### EXERCISE OBJECTIVE
Set down exactly the lines in the records below that run from the line with "assign rd_en = cmd.spk_rd" to the line with "assign t_right = x_end ? '0 : right_q;", inclusive, and nothing more.
▬▬▬▬▬▬▬▬▬▬
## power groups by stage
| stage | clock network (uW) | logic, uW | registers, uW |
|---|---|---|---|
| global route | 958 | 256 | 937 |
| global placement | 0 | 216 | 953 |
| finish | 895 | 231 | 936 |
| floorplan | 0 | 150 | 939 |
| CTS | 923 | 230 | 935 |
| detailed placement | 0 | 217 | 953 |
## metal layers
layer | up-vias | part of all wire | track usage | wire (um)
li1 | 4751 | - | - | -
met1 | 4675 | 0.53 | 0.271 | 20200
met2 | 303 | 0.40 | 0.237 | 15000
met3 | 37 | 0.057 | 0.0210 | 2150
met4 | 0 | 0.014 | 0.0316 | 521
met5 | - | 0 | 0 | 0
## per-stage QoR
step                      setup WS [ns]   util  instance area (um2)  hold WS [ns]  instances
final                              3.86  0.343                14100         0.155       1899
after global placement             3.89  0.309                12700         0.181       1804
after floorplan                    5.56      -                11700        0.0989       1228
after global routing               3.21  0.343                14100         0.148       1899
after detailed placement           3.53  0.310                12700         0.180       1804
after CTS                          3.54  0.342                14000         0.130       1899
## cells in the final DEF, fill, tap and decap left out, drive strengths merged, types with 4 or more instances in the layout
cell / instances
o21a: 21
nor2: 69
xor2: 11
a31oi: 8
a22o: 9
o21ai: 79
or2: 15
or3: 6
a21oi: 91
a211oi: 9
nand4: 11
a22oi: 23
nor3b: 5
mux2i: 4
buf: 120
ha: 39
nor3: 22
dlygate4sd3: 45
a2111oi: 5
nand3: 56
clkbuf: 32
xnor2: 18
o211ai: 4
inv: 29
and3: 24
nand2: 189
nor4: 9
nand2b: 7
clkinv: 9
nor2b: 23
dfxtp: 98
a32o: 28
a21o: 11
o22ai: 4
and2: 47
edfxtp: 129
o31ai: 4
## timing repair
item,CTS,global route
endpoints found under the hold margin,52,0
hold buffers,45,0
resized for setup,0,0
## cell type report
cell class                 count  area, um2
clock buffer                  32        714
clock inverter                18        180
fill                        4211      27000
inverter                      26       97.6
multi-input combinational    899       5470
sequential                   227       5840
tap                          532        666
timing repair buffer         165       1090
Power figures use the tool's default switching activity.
### src/rtl/opd_pkg.sv
// Shared types and constants for the obstacle proximity detector.
// No dependencies; every rtl file imports this package.
`timescale 1ns / 1ps

package opd_pkg;

    // Configuration register indexes
    localparam int CFG_INDEX_W = 2;
    localparam logic [CFG_INDEX_W-1:0] CFG_HEIGHT_MIN     = 2'd0;
    localparam logic [CFG_INDEX_W-1:0] CFG_HEIGHT_MAX     = 2'd1;
    localparam logic [CFG_INDEX_W-1:0] CFG_FORWARD_MIN    = 2'd2;
    localparam logic [CFG_INDEX_W-1:0] CFG_NEAR_RADIUS_SQ = 2'd3;

    // Register reset values (Q5.10 m and Q10.20 m^2)
    localparam logic signed [15:0] HEIGHT_MIN_RST     = 16'sd77;
    localparam logic signed [15:0] HEIGHT_MAX_RST     = 16'sd512;
    localparam logic signed [15:0] FORWARD_MIN_RST    = 16'sd256;
    localparam logic [31:0]        NEAR_RADIUS_SQ_RST = 32'd946340;

    // Kept-point counter saturates at the smaller of COUNT_MAX and the field range
    localparam int unsigned COUNT_MAX   = 65535;
    localparam logic [15:0] COUNT_LIMIT = 16'((COUNT_MAX > 65535) ? 65535 : COUNT_MAX);

    localparam logic [31:0] DIST_NONE = '1;

    // Word widths
    localparam int IN_DATA_W  = 48;
    localparam int OUT_DATA_W = 72;

    typedef struct packed {
        logic signed [15:0] height_min;
        logic signed [15:0] height_max;
        logic signed [15:0] forward_min;
        logic [31:0]        near_radius_sq;
    } cfg_regs_t;

    // Word after the squaring stage
    typedef struct packed {
        logic               valid;
        logic               last;
        logic signed [15:0] z;
        logic               range_ok;
        logic [31:0]        sq_x;
        logic [31:0]        sq_y;
    } sq_stage_t;

    // Word after the distance gate
    typedef struct packed {
        logic               valid;
        logic               last;
        logic signed [15:0] z;
        logic               kept;
        logic [31:0]        dist_sq;
    } gate_stage_t;

endpackage
<file path="config.mk">
export PLATFORM = sky130hd
export DESIGN_NAME = postfix_expression_evaluator
export DESIGN_NICKNAME = d
export VERILOG_FILES = /design/src/hdl/pfe_pkg.sv /design/src/hdl/pfe_front.sv /design/src/hdl/pfe_fifo.sv /design/src/hdl/pfe_div.sv /design/src/hdl/pfe_exec.sv /design/src/hdl/postfix_expression_evaluator.sv
export SDC_FILE = /design/constraint.sdc
export NUM_CORES = 1
export LEC_CHECK = 0
export ABC_AREA = 1
export BUFFER_PORTS_ARGS = -buffer_cell sky130_fd_sc_hd__buf_4
export CORE_MARGIN = 2
export CORE_UTILIZATION = 60
export CTS_CLUSTER_DIAMETER = 80
export DETAILED_ROUTE_END_ITERATION = 6
export GPL_TIMING_DRIVEN = 0
export PLACE_DENSITY = 0.78
export SYNTH_ARGS = -nofsm -noshare
export SYNTH_HDL_FRONTEND = slang
export SYNTH_SLANG_ARGS = --single-unit
</file>
<file path="constraint.sdc">
create_clock -name clk -period 11.87 [get_ports clk]
set_input_delay 1.7805 -clock clk [delete_from_list [all_inputs] [get_ports clk]]
set_output_delay 1.7805 -clock clk [all_outputs]
set_load 0.005 [all_outputs]
</file>
### src/rtl/fhf_pkg.sv
// ----------------------------------------------------------------------------
// fhf_pkg: shared types and constants of the fire heat field update unit
// Widths, blur weights, reset values and the controller/datapath interface.
// ----------------------------------------------------------------------------
package fhf_pkg;

	localparam int COORD_W          = 3;
	localparam int HEAT_W           = 8;
	localparam int SUM_W            = 16;   // sum wraps mod 65536 by width
	localparam int FRAME_WIDTH_DEF  = 8;
	localparam int FRAME_HEIGHT_DEF = 8;
	localparam int SPARK_HEAT_RST   = 8;

	// blur weights
	localparam int W_SELF  = 127;
	localparam int W_SIDE  = 31;
	localparam int W_ABOVE = 7;
	localparam int W_BELOW = 63;

	typedef struct packed {
		logic start;   // load spark column, reset sweep position
		logic spk_rd;  // read bottom pixel of spark column
		logic spk_wr;  // write saturated spark value back
		logic rd1;     // read self and right
		logic rd2;     // read above and below
		logic calc;    // compute, write back, load output, advance
	} fhf_cmd_t;

	typedef struct packed {
		logic out_free;  // output register can take a pixel this cycle
		logic last;      // current pixel is the final one of the sweep
	} fhf_sts_t;

endpackage

### src/rtl/fire_heat_field_update_unit.sv
// ----------------------------------------------------------------------------
// fire_heat_field_update_unit: fire effect heat store with in-place blur
// Spark injection into the bottom row, then one blur sweep per frame tick.
// ----------------------------------------------------------------------------
// Usage:
//  - Input channel (in_valid/in_ready, spark_column): one transfer per frame
//    tick. spark_heat is added, saturating, to the bottom pixel of that column
//    (columns at or beyond FRAME_WIDTH get no spark), then the frame is blurred.
//  - Output channel (out_valid/out_ready): one transfer per pixel, bottom row
//    first, left to right, FRAME_WIDTH*FRAME_HEIGHT transfers per tick;
//    last_pixel marks the top-right pixel.
//  - cfg_wr_en/cfg_wr_data write spark_heat (reset value 8); write only idle.
//  - First pixel: after spark read, spark write, its two reads and its compute.
//  - Sequence: spark read and spark write, then per pixel two read steps and
//    one compute/write step; a new tick is taken only back in idle. The heat
//    store has two read ports and each pixel needs four stored values (self,
//    right, above, below), so two read steps plus one compute/write step.
//  - Receiver stall: the output register holds its pixel and the sweep waits
//    in the compute step; nothing is dropped.
//  - Reset: heat store reads as all zero (per-entry valid bits), sequencer
//    idle, no output pending.
// ----------------------------------------------------------------------------
module fire_heat_field_update_unit import fhf_pkg::*; #(
	parameter int FRAME_WIDTH  = FRAME_WIDTH_DEF,
	parameter int FRAME_HEIGHT = FRAME_HEIGHT_DEF
) (
	input  logic               clk,
	input  logic               arst_n,
	input  logic               in_valid,
	output logic               in_ready,
	input  logic [COORD_W-1:0] spark_column,
	input  logic               cfg_wr_en,
	input  logic [HEAT_W-1:0]  cfg_wr_data,
	output logic               out_valid,
	input  logic               out_ready,
	output logic [COORD_W-1:0] pixel_column,
	output logic [COORD_W-1:0] pixel_row,
	output logic [HEAT_W-1:0]  heat_value,
	output logic               last_pixel
);

	fhf_cmd_t cmd;
	fhf_sts_t sts;

	// sequencer: spark read, spark write, then read/read/compute per pixel
	fhf_ctrl u_ctrl (
		.clk      (clk),
		.arst_n   (arst_n),
		.in_valid (in_valid),
		.in_ready (in_ready),
		.sts      (sts),
		.cmd      (cmd)
	);

	// heat store, neighbor registers, weighted sum, output register
	fhf_dp #(
		.FRAME_WIDTH  (FRAME_WIDTH),
		.FRAME_HEIGHT (FRAME_HEIGHT)
	) u_dp (
		.clk          (clk),
		.arst_n       (arst_n),
		.cmd          (cmd),
		.sts          (sts),
		.spark_column (spark_column),
		.cfg_wr_en    (cfg_wr_en),
		.cfg_wr_data  (cfg_wr_data),
		.out_valid    (out_valid),
		.out_ready    (out_ready),
		.pixel_column (pixel_column),
		.pixel_row    (pixel_row),
		.heat_value   (heat_value),
		.last_pixel   (last_pixel)
	);

`ifndef ASSERT_OFF
	// a tick transfer starts a sweep; no second tick is taken the next cycle
	ap_busy_after_tick: assert property (@(posedge clk) disable iff (!arst_n)
		in_valid && in_ready |=> !in_ready)
		else $error("input taken again right after a tick transfer");

	// pixels are only produced when the output register can take them
	ap_calc_needs_room: assert property (@(posedge clk) disable iff (!arst_n)
		cmd.calc |-> sts.out_free)
		else $error("pixel computed while output register is blocked");

	// the end-of-sweep mark sits only on the top-right pixel
	ap_last_position: assert property (@(posedge clk) disable iff (!arst_n)
		out_valid && last_pixel |->
			pixel_row == '0 && pixel_column == COORD_W'(FRAME_WIDTH - 1))
		else $error("last pixel flag on wrong position");
`endif

endmodule

### src/rtl/fhf_ctrl.sv
// ----------------------------------------------------------------------------
// fhf_ctrl: sequencer of the heat field update
// Steps spark read/write, then two reads and a compute per pixel across the frame.
// ----------------------------------------------------------------------------
module fhf_ctrl import fhf_pkg::*; (
	input  logic     clk,
	input  logic     arst_n,
	input  logic     in_valid,
	output logic     in_ready,
	input  fhf_sts_t sts,
	output fhf_cmd_t cmd
);

	typedef enum logic [5:0] {
		ST_IDLE   = 6'b000001,
		ST_SPK_RD = 6'b000010,
		ST_SPK_WR = 6'b000100,
		ST_RD1    = 6'b001000,
		ST_RD2    = 6'b010000,
		ST_CALC   = 6'b100000
	} state_t;

	state_t state_q, state_nxt;

	always_ff @(posedge clk or negedge arst_n) begin
		if (!arst_n) begin
			state_q <= ST_IDLE;
		end else begin
			state_q <= state_nxt;
		end
	end

	always_comb begin
		state_nxt = state_q;
		unique case (state_q)
			ST_IDLE: begin
				if (in_valid) state_nxt = ST_SPK_RD;
			end
			ST_SPK_RD: state_nxt = ST_SPK_WR;
			ST_SPK_WR: state_nxt = ST_RD1;
			ST_RD1:    state_nxt = ST_RD2;
			ST_RD2:    state_nxt = ST_CALC;
			ST_CALC: begin
				if (sts.out_free) state_nxt = sts.last ? ST_IDLE : ST_RD1;
			end
			default:   state_nxt = ST_IDLE;
		endcase
	end

	assign in_ready   = (state_q == ST_IDLE);
	assign cmd.start  = (state_q == ST_IDLE) && in_valid;
	assign cmd.spk_rd = (state_q == ST_SPK_RD);
	assign cmd.spk_wr = (state_q == ST_SPK_WR);
	assign cmd.rd1    = (state_q == ST_RD1);
	assign cmd.rd2    = (state_q == ST_RD2);
	assign cmd.calc   = (state_q == ST_CALC) && sts.out_free;

endmodule

### src/rtl/fhf_dp.sv
// ----------------------------------------------------------------------------
// fhf_dp: heat store, neighbor fetch, weighted blur and output register
// Two read ports and one write port on the store; valid bits give reset zero.
// ----------------------------------------------------------------------------
module fhf_dp import fhf_pkg::*; #(
	parameter int FRAME_WIDTH  = FRAME_WIDTH_DEF,
	parameter int FRAME_HEIGHT = FRAME_HEIGHT_DEF
) (
	input  logic               clk,
	input  logic               arst_n,
	input  fhf_cmd_t           cmd,
	output fhf_sts_t           sts,
	input  logic [COORD_W-1:0] spark_column,
	input  logic               cfg_wr_en,
	input  logic [HEAT_W-1:0]  cfg_wr_data,
	output logic               out_valid,
	input  logic               out_ready,
	output logic [COORD_W-1:0] pixel_column,
	output logic [COORD_W-1:0] pixel_row,
	output logic [HEAT_W-1:0]  heat_value,
	output logic               last_pixel
);

	localparam int DEPTH  = FRAME_WIDTH * FRAME_HEIGHT;
	localparam int ADDR_W = $clog2(DEPTH);
	localparam logic [COORD_W-1:0] X_LAST = COORD_W'(FRAME_WIDTH - 1);
	localparam logic [COORD_W-1:0] Y_LAST = COORD_W'(FRAME_HEIGHT - 1);

	function automatic logic [ADDR_W-1:0] idx(input logic [COORD_W-1:0] yy,
	                                          input logic [COORD_W-1:0] xx);
		return ADDR_W'(yy) * ADDR_W'(FRAME_WIDTH) + ADDR_W'(xx);
	endfunction

	logic [HEAT_W-1:0]  mem_q [DEPTH];
	logic [DEPTH-1:0]   vld_q;
	logic [HEAT_W-1:0]  spark_heat_q;
	logic [COORD_W-1:0] spk_col_q, x_q, y_q;
	logic [HEAT_W-1:0]  rdat_a_q, rdat_b_q, self_q, right_q, left_q;
	logic               rvld_a_q, rvld_b_q;
	logic               out_valid_q, last_q;
	logic [COORD_W-1:0] col_q, row_q;
	logic [HEAT_W-1:0]  heat_q;

	logic [ADDR_W-1:0]  addr_a, addr_b, waddr, self_addr, spk_addr;
	logic               rd_en, we, spark_ok, x_end, y_top, y_bot;
	logic [HEAT_W-1:0]  rd_a, rd_b, wdata, new_val;
	logic [HEAT_W-1:0]  t_left, t_right, t_above, t_below;
	logic [HEAT_W:0]    spk_sum;
	logic [SUM_W-1:0]   sum;

	assign x_end     = (x_q == X_LAST);
	assign y_top     = (y_q == '0);
	assign y_bot     = (y_q == Y_LAST);
	assign spark_ok  = ({1'b0, spk_col_q} < (COORD_W + 1)'(FRAME_WIDTH));
	assign self_addr = idx(y_q, x_q);
	assign spk_addr  = spark_ok ? idx(Y_LAST, spk_col_q) : '0;

	assign rd_a = rvld_a_q ? rdat_a_q : '0;
	assign rd_b = rvld_b_q ? rdat_b_q : '0;

	// read address selection; missing neighbors fall back to self, later zeroed (below: self)
	always_comb begin
		addr_a = self_addr;
		addr_b = self_addr;
		if (cmd.spk_rd) begin
			addr_a = spk_addr;
		end else if (cmd.rd1) begin
			addr_b = x_end ? self_addr : idx(y_q, x_q + 1'b1);
		end else if (cmd.rd2) begin
			addr_a = y_top ? self_addr : idx(y_q - 1'b1, x_q);
			addr_b = y_bot ? self_addr : idx(y_q + 1'b1, x_q);
		end
	end

	assign rd_en = cmd.spk_rd || cmd.rd1 || cmd.rd2;

	// spark: saturating add
	assign spk_sum = {1'b0, rd_a} + {1'b0, spark_heat_q};

	// blur terms; left is the pixel just written, below came back updated
	assign t_left  = (x_q == '0) ? '0 : left_q;
	assign t_right = x_end ? '0 : right_q;
	assign t_above = y_top ? '0 : rd_a;
	assign t_below = y_bot ? self_q : rd_b;
	assign sum = SUM_W'(self_q)  * SUM_W'(W_SELF)
	           + SUM_W'(t_left)  * SUM_W'(W_SIDE)
	           + SUM_W'(t_right) * SUM_W'(W_SIDE)
	           + SUM_W'(t_above) * SUM_W'(W_ABOVE)
	           + SUM_W'(t_below) * SUM_W'(W_BELOW);
	assign new_val = sum[SUM_W-1:SUM_W-HEAT_W];

	assign we    = (cmd.spk_wr && spark_ok) || cmd.calc;
	assign waddr = cmd.calc ? self_addr : spk_addr;
	assign wdata = cmd.calc ? new_val : (spk_sum[HEAT_W] ? '1 : spk_sum[HEAT_W-1:0]);

	always_ff @(posedge clk) begin
		if (we) mem_q[waddr] <= wdata;
	end

	always_ff @(posedge clk) begin
		if (rd_en) begin
			rdat_a_q <= mem_q[addr_a];
			rdat_b_q <= mem_q[addr_b];
			rvld_a_q <= vld_q[addr_a];
			rvld_b_q <= vld_q[addr_b];
		end
		if (cmd.rd2) begin
			self_q  <= rd_a;
			right_q <= rd_b;
		end
		if (cmd.calc) left_q <= new_val;
		if (cmd.start) spk_col_q <= spark_column;
		if (cmd.calc) begin
			col_q  <= x_q;
			row_q  <= y_q;
			heat_q <= new_val;
			last_q <= x_end && y_top;
		end
	end

	always_ff @(posedge clk or negedge arst_n) begin
		if (!arst_n) begin
			vld_q        <= '0;
			spark_heat_q <= HEAT_W'(SPARK_HEAT_RST);
			x_q          <= '0;
			y_q          <= '0;
			out_valid_q  <= 1'b0;
		end else begin
			if (we) vld_q[waddr] <= 1'b1;
			if (cfg_wr_en) spark_heat_q <= cfg_wr_data;
			if (cmd.start) begin
				x_q <= '0;
				y_q <= Y_LAST;
			end else if (cmd.calc) begin
				if (x_end) begin
					x_q <= '0;
					y_q <= y_q - 1'b1;
				end else begin
					x_q <= x_q + 1'b1;
				end
			end
			if (cmd.calc) out_valid_q <= 1'b1;
			else if (out_ready) out_valid_q <= 1'b0;
		end
	end

	assign sts.out_free = !out_valid_q || out_ready;
	assign sts.last     = x_end && y_top;

	assign out_valid    = out_valid_q;
	assign pixel_column = col_q;
	assign pixel_row    = row_q;
	assign heat_value   = heat_q;
	assign last_pixel   = last_q;

endmodule
### config.mk
export PLATFORM = sky130hd
export DESIGN_NAME = fire_heat_field_update_unit
export DESIGN_NICKNAME = d
export VERILOG_FILES = /design/src/rtl/fhf_pkg.sv /design/src/rtl/fire_heat_field_update_unit.sv /design/src/rtl/fhf_ctrl.sv /design/src/rtl/fhf_dp.sv
export SDC_FILE = /design/constraint.sdc
export NUM_CORES = 2
export LEC_CHECK = 0
export BUFFER_PORTS_ARGS = -buffer_cell sky130_fd_sc_hd__buf_2
export CAP_MARGIN = 10
export CORE_MARGIN = 5
export CORE_UTILIZATION = 40
export DETAILED_ROUTE_END_ITERATION = 8
export PLACE_DENSITY = 0.61
export SETUP_SLACK_MARGIN = 0.1
export SLEW_MARGIN = 20
export SYNTH_ARGS = -nofsm -noshare
export SYNTH_HDL_FRONTEND = slang
export SYNTH_SLANG_ARGS = --single-unit
### constraint.sdc
create_clock -name clk -period 26.6 [get_ports clk]
set_clock_uncertainty 0.2 [all_clocks]
set_input_delay 5.32 -clock clk [delete_from_list [all_inputs] [get_ports clk]]
set_output_delay 5.32 -clock clk [all_outputs]
set_load 0.05 [all_outputs]
==> summary.txt <==
Core Region - 92,900 um^2
DR WL/cell - 25.7 um
worst-case clock buffer depth - 3
startpoint types - flop
crit path max fanout - 47
Final Power - 3.30 mW
Die ar. - 99,500 um^2
status - completed
net count after synthesis - 3,445
Fill cells - 8,620
top cells by area, synth - edfxtp_1, fa_1, nand2_1
clock share of power - 0.287
area grow syn2layout - 9.26%
Crit. End Element - flop
Top FF cell, synth - edfxtp_1
count of different cell masters after synthesis - 80
Die X - 315 um
clock latency on the worst-skew pair - 620 ps
IO Port Bufs - 32
Synth top area share - 0.454
Sum Neg Setup Slack - 0 ps
first-pass GRT wire length - 168,000 um
grt total ovfl - 0
Gate Count Post-Synth - 3,166
critical path class - flop to flop
Warnings, synthesis - 0
period utilisation layout - 0.333
final setup violation count - 0
1st-pass router iterations - 7
final wirelength - 115,000 um
Reg power frac - 0.386
Yosys top cell by area - edfxtp_1
post-route ant nets - 0
worst rel slew slack - 0.194
count of flip-flops with a built-in enable after synthesis - 564
cts bufs inserted - 70
maximum vdd drop - 0.000102 V
maxcap violations - 0
Pwr Density - 80.9 nW/um^2
Worst Tran Pin Value - 1200 ps
die height - 315 um
Worst-path clk slew - 60 ps
htree depth - 3
#FFs+latches synth - 649
fraction of registers with async set or reset after synthesis - 0.131
mapped cell area - 37,300 um^2
max-slew violation count - 0
FMAX - 113 MHz
DRC Markers - 0
leakage - 15.9 nW
initial antenna violation count - 9
Psw - 1.11 mW
Hold Slack - 288 ps
Logic pwr share - 0.326
Starting Density - 0.402
share of cells above drive strength 1 - 0.113
final hold vios - 0
Critical Path RT - 26,720 ps
Total GRT Usage - 0.227
CTS root buf - clkbuf_16
post-route minimum period - 8870 ps
largest net degree at the start of global routing - 159
clock sink total - 649
crit path DAT - 8990 ps
syn_area_per_cell - 11.8 um^2
number of cell rows - 112
DP HPWL - 76,100 um
1st-iter DRT viols - 3,358
Vias/cell - 5.86
register area share after synthesis - 0.511
multi-input combinational cell area - 16,500 um^2
Int Pwr - 2.18 mW
nets@finish - 3,413
Routability Congestion - 0.915
Sequential Area - 19,100 um^2
I/O pin count - 33
worst min path class - flop to flop
Post-CTS Setup Bufs - 0
hold_buf cts - 0
total number of vias - 26,064
CTS tree - built
RSZ-0062 raised after global routing - false
post_cts resized - 0
switching share of power - 0.338
vias in the first global route - 25,552
[power by group through the flow]
stage          Sequential (mW)  Clock (mW)  Combinational (mW)
2_1_floorplan             1.29           0               0.741
3_3_place_gp              1.30           0                1.06
3_5_place_dp              1.30           0                1.07
4_1_cts                   1.27       0.957                1.08
5_1_grt                   1.28        1.00                1.20
6_report                  1.27       0.948                1.08
[cell usage after synthesis, types with 4 or more instances]
cell / instances
edfxtp_1: 564
nand2_1: 558
inv_1: 244
a21oi_1: 194
nand3_1: 181
fa_1: 172
mux2i_1: 162
nor2_1: 127
a22oi_1: 101
ha_1: 91
clkbuf_1: 89
dfrtp_1: 83
or2_2: 68
mux4_2: 63
buf_2: 49
a31oi_1: 41
a32oi_1: 36
a22o_1: 34
o21ai_0: 34
xnor2_1: 17
and2_1: 16
and3_1: 16
buf_1: 15
mux4_1: 14
nor2b_1: 13
buf_6: 12
mux2_2: 10
nand2b_1: 10
nor3_1: 10
or4_1: 10
a211oi_1: 9
buf_4: 7
nand4_1: 7
nor3_2: 7
o211ai_1: 7
o22a_1: 7
xor2_1: 7
a21o_1: 6
buf_12: 6
o21a_1: 5
a41oi_1: 4
[stage by stage]
step	instance area, um^2	cells	utilization	worst slack (ps)
2_1_floorplan	37300	3166	-	16530
3_3_place_gp	38600	4316	0.415	17890
3_5_place_dp	38600	4316	0.415	17800
4_1_cts	40800	4444	0.439	17750
5_1_grt	40800	4444	0.439	17320
6_report	40800	4448	0.439	17730
[cells in the final DEF, fill, tap and decap left out, drive strengths merged, types with 16 or more instances in the layout]
cell type,instances
a21oi,194
a22o,34
a22oi,102
a31oi,41
a32oi,36
and2,16
and3,16
buf,78
clkbuf,89
clkinv,30
dfrtp,83
edfxtp,564
fa,172
ha,91
inv,249
mux2i,162
mux4,77
nand2,559
nand3,181
nor2,129
nor3,17
o21ai,38
or2,69
xnor2,17
[worst max-delay path: stages (launching register included)]
cell     delay [ps]
dfrtp_1         500
ha_1            330
and2_1          380
o21ai_0         680
inv_1           240
fa_1            560
fa_1            540
inv_1            50
fa_1            480
fa_1            460
fa_1            490
fa_1            490
inv_1            50
fa_1            470
inv_1            40
ha_1            300
and3_1          180
a21oi_1         190
nand3_1         190
a41o_1          310
xor2_1          230
o22a_2          570
buf_4           580
[routing by layer]
layer	GRT usage	up-vias	wire length [um]
met5	0	-	13
met4	0.110	2	6400
met3	0.0425	322	10900
met2	0.363	1435	53000
met1	0.300	13008	44100
li1	-	11297	-
[registers in the layout (all words and copies together) (netlist names)]
register / flops
u_dp.pixel_column: 3
u_dp.out_valid: 1
u_dp.mem_q: 512
u_dp.rdat_a_q: 8
u_dp.spark_heat_q: 8
u_ctrl.state_q: 6
u_dp.right_q: 8
u_dp.self_q: 8
u_dp.vld_q: 64
u_dp.left_q: 8
u_dp.y_q: 3
u_dp.spk_col_q: 3
u_dp.rvld_b_q: 1
u_dp.pixel_row: 3
u_dp.last_pixel: 1
u_dp.x_q: 3
u_dp.rdat_b_q: 8
u_dp.rvld_a_q: 1
[area by class of cell]
cell class	instances	area share
Multi-Input combinational cell	2088	0.404
Tap cell	1254	0.0385
Timing Repair Buffer	78	0.0134
Inverter	247	0.0227
Clock inverter	39	0.00761
Sequential cell	649	0.468
Antenna cell	4	0.000245
Clock buffer	89	0.0462
[cell families after synthesis]
logic type | Yosys count | share of synthesized area
compound gates | 510 | 0.0897
xor+xnor | 24 | 0.00563
simple gates | 1042 | 0.125
fa+ha+maj | 263 | 0.123
flops | 649 | 0.511
mux | 249 | 0.0943
buf+inv | 429 | 0.0513
[final timing paths]
path / start / cells past startpoint / slack [ps] / to
min in group asynchronous: arst_n / 1 / 4530 / u_dp.vld_q[53]
setup / recovery: u_dp.y_q[0] / 22 / 17730 / u_dp.mem_q[13][5]
max in group asynchronous: arst_n / 2 / 20380 / u_ctrl.state_q[3]
setup reg to reg: u_dp.y_q[0] / 22 / 17730 / u_dp.mem_q[13][5]
hold / removal: u_dp.vld_q[37] / 1 / 290 / u_dp.vld_q[37]
hold reg to reg: u_dp.vld_q[37] / 1 / 290 / u_dp.vld_q[37]
Note: power is estimated with default switching activity, not from simulation.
▬▬▬▬▬▬▬▬▬▬
### TASK RESULT
	assign rd_en = cmd.spk_rd || cmd.rd1 || cmd.rd2;

	// spark: saturating add
	assign spk_sum = {1'b0, rd_a} + {1'b0, spark_heat_q};

	// blur terms; left is the pixel just written, below came back updated
	assign t_left  = (x_q == '0) ? '0 : left_q;
	assign t_right = x_end ? '0 : right_q;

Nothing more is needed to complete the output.